### RECORDS SHOWN
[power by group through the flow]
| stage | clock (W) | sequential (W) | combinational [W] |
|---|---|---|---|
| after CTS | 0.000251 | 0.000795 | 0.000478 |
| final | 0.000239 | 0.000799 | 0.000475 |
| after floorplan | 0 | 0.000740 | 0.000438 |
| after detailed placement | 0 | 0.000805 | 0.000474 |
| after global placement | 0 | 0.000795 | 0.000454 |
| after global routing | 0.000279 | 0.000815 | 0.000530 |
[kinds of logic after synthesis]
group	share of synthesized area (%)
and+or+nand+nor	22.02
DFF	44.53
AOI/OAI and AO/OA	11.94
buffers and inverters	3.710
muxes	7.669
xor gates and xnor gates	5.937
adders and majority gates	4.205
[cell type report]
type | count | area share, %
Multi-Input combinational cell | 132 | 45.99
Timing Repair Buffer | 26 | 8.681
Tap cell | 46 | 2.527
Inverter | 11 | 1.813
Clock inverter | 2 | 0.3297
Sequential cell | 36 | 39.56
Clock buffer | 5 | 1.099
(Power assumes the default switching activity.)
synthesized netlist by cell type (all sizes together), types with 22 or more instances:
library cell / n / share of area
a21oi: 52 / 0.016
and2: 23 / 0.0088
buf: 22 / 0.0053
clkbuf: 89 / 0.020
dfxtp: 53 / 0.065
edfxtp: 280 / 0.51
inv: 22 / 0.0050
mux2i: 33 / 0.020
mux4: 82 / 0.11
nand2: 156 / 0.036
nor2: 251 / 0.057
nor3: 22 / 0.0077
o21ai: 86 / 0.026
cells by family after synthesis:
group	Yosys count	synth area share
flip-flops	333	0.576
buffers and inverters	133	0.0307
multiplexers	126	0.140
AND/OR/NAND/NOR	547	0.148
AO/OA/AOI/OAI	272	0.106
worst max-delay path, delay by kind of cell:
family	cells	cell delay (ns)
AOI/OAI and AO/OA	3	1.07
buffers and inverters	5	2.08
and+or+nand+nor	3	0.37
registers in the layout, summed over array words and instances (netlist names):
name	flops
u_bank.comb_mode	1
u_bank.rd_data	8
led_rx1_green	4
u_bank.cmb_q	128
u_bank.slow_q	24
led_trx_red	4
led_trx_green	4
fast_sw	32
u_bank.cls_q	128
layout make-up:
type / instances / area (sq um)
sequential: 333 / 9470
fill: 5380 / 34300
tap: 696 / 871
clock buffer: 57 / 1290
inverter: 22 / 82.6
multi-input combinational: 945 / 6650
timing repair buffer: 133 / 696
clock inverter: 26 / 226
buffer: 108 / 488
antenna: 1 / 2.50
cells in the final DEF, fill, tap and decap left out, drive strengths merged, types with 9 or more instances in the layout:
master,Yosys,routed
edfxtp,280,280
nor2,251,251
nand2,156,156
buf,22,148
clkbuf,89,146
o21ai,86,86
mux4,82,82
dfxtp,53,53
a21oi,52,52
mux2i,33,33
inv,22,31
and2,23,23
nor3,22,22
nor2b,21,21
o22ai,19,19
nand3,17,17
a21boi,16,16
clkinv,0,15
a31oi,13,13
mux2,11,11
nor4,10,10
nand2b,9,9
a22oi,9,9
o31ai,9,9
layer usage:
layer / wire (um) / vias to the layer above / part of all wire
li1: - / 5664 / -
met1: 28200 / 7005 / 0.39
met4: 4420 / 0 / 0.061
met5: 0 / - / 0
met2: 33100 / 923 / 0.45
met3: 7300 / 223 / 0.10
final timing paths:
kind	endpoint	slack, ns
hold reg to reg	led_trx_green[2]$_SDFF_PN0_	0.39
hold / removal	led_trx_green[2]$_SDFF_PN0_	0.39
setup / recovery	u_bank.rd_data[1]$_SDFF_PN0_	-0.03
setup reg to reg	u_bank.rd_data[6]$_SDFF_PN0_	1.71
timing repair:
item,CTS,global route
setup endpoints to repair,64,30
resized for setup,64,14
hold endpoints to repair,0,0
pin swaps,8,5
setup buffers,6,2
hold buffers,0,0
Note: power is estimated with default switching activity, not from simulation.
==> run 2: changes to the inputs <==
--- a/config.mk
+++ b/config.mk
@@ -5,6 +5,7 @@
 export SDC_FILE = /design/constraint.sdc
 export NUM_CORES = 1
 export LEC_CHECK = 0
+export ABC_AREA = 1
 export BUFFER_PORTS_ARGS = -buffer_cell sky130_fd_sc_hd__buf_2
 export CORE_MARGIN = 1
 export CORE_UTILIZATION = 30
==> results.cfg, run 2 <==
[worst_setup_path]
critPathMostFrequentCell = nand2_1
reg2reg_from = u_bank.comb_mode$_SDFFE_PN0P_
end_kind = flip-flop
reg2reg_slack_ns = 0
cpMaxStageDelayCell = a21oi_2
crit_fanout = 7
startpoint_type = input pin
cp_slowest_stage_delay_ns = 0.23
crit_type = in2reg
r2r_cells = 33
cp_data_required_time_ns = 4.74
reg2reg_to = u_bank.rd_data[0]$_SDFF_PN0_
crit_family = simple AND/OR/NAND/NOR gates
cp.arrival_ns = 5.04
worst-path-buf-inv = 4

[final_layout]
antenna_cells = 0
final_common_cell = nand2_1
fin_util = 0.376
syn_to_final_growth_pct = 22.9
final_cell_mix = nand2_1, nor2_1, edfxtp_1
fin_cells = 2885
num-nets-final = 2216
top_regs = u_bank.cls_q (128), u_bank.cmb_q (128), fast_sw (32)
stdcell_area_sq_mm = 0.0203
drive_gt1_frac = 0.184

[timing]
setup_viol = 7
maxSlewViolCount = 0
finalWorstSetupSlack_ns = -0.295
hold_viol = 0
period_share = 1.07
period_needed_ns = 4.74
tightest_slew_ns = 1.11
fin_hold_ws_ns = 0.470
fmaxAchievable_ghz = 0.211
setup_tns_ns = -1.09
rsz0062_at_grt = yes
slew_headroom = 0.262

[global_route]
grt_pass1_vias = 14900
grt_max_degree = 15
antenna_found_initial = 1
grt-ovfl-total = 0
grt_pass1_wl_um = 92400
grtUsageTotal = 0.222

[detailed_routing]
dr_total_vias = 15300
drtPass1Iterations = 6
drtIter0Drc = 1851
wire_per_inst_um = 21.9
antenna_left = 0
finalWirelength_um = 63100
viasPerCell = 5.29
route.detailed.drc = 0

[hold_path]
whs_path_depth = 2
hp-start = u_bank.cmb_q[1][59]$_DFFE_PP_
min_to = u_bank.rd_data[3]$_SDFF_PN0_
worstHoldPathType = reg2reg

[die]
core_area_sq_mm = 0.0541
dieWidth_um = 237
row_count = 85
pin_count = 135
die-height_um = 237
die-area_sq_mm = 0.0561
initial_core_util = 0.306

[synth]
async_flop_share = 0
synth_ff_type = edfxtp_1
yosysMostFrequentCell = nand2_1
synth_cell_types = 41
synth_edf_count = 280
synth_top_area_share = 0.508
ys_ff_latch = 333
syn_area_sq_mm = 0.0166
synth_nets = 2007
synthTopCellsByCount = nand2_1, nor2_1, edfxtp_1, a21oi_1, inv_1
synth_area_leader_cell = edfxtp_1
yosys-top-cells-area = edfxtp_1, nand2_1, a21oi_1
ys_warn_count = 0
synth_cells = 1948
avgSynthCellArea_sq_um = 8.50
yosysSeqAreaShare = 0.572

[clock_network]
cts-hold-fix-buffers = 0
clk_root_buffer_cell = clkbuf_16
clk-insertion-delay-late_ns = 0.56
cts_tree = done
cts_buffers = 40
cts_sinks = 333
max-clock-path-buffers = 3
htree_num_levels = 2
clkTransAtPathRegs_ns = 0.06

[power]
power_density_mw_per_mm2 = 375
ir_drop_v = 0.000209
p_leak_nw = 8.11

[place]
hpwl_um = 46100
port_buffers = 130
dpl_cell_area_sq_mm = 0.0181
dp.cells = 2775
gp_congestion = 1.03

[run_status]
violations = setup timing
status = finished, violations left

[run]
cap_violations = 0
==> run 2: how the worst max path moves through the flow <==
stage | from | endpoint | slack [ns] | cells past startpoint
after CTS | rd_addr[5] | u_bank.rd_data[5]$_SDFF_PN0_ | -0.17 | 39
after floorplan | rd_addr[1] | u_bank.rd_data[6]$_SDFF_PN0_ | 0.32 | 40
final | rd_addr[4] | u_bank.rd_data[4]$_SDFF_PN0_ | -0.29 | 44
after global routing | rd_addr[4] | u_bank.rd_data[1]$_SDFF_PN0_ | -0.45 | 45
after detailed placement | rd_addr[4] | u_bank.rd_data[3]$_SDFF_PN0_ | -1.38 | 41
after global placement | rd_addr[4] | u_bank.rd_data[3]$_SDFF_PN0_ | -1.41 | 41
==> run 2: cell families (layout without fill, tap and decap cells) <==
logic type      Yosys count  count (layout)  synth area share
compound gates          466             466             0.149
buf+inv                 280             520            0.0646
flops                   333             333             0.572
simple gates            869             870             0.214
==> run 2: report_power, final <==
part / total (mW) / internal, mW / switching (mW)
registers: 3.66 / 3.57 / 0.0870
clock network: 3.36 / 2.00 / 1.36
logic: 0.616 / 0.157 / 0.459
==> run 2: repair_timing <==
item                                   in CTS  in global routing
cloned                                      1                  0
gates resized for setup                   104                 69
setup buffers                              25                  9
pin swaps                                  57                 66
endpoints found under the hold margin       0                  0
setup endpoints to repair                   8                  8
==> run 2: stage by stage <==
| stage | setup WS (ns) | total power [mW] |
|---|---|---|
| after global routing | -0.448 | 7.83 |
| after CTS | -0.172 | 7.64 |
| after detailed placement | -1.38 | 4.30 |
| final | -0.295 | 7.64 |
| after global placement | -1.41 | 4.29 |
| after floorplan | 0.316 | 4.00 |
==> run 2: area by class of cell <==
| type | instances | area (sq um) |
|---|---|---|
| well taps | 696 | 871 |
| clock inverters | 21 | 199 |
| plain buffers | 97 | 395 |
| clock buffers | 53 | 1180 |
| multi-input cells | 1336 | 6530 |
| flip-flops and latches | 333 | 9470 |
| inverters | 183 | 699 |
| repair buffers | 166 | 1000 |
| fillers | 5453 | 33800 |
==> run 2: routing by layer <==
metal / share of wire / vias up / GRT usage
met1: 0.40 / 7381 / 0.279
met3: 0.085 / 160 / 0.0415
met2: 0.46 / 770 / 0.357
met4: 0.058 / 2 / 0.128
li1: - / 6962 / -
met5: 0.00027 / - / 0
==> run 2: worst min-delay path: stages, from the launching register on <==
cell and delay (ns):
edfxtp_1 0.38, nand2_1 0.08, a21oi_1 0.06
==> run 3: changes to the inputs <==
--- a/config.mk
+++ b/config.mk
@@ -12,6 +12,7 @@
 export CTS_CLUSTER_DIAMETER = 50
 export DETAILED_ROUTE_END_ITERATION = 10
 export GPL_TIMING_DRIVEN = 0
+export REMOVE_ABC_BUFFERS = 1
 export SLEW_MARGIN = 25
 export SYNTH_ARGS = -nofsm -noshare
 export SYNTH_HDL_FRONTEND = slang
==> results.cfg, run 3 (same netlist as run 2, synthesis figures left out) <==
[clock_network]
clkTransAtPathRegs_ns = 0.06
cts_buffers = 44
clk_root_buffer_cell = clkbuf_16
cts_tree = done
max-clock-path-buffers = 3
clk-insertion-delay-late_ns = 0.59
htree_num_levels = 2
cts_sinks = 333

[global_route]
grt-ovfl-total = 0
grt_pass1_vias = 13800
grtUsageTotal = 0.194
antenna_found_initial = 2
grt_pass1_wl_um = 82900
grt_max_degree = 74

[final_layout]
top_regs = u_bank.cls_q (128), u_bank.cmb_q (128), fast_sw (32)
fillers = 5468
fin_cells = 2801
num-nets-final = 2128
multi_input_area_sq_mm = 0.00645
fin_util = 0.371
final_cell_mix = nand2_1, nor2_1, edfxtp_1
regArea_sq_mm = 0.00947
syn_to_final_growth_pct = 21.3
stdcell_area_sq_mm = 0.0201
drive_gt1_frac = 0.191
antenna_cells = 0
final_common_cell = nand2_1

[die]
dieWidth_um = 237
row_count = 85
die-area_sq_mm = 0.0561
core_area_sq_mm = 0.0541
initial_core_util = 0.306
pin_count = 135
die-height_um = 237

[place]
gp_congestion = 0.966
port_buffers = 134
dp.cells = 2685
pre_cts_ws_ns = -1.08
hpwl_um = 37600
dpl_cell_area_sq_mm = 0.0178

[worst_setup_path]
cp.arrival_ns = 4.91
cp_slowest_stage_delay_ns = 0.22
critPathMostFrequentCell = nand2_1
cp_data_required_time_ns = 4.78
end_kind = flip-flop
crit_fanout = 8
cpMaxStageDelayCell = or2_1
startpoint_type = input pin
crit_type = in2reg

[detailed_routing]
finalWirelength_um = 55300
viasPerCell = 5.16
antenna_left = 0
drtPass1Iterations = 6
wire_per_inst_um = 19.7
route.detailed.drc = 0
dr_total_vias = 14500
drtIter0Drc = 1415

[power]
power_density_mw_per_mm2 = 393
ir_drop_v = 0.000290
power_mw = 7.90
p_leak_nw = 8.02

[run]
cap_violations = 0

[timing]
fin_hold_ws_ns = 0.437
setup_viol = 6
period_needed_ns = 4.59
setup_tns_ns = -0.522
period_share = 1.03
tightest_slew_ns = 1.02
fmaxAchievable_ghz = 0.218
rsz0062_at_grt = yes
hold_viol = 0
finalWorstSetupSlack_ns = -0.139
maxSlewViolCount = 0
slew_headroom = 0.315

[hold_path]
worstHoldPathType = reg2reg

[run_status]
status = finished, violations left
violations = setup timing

### EXERCISE REQUIREMENTS
The listing above holds a line with "cpMaxStageDelayCell = or2_1" and a line with "setup_viol = 6". Print the stretch from the first through the second, exactly and alone.

### ANSWER SECTION
cpMaxStageDelayCell = or2_1
startpoint_type = input pin
crit_type = in2reg

[detailed_routing]
finalWirelength_um = 55300
viasPerCell = 5.16
antenna_left = 0
drtPass1Iterations = 6
wire_per_inst_um = 19.7
route.detailed.drc = 0
dr_total_vias = 14500
drtIter0Drc = 1415

[power]
power_density_mw_per_mm2 = 393
ir_drop_v = 0.000290
power_mw = 7.90
p_leak_nw = 8.02

[run]
cap_violations = 0

[timing]
fin_hold_ws_ns = 0.437
setup_viol = 6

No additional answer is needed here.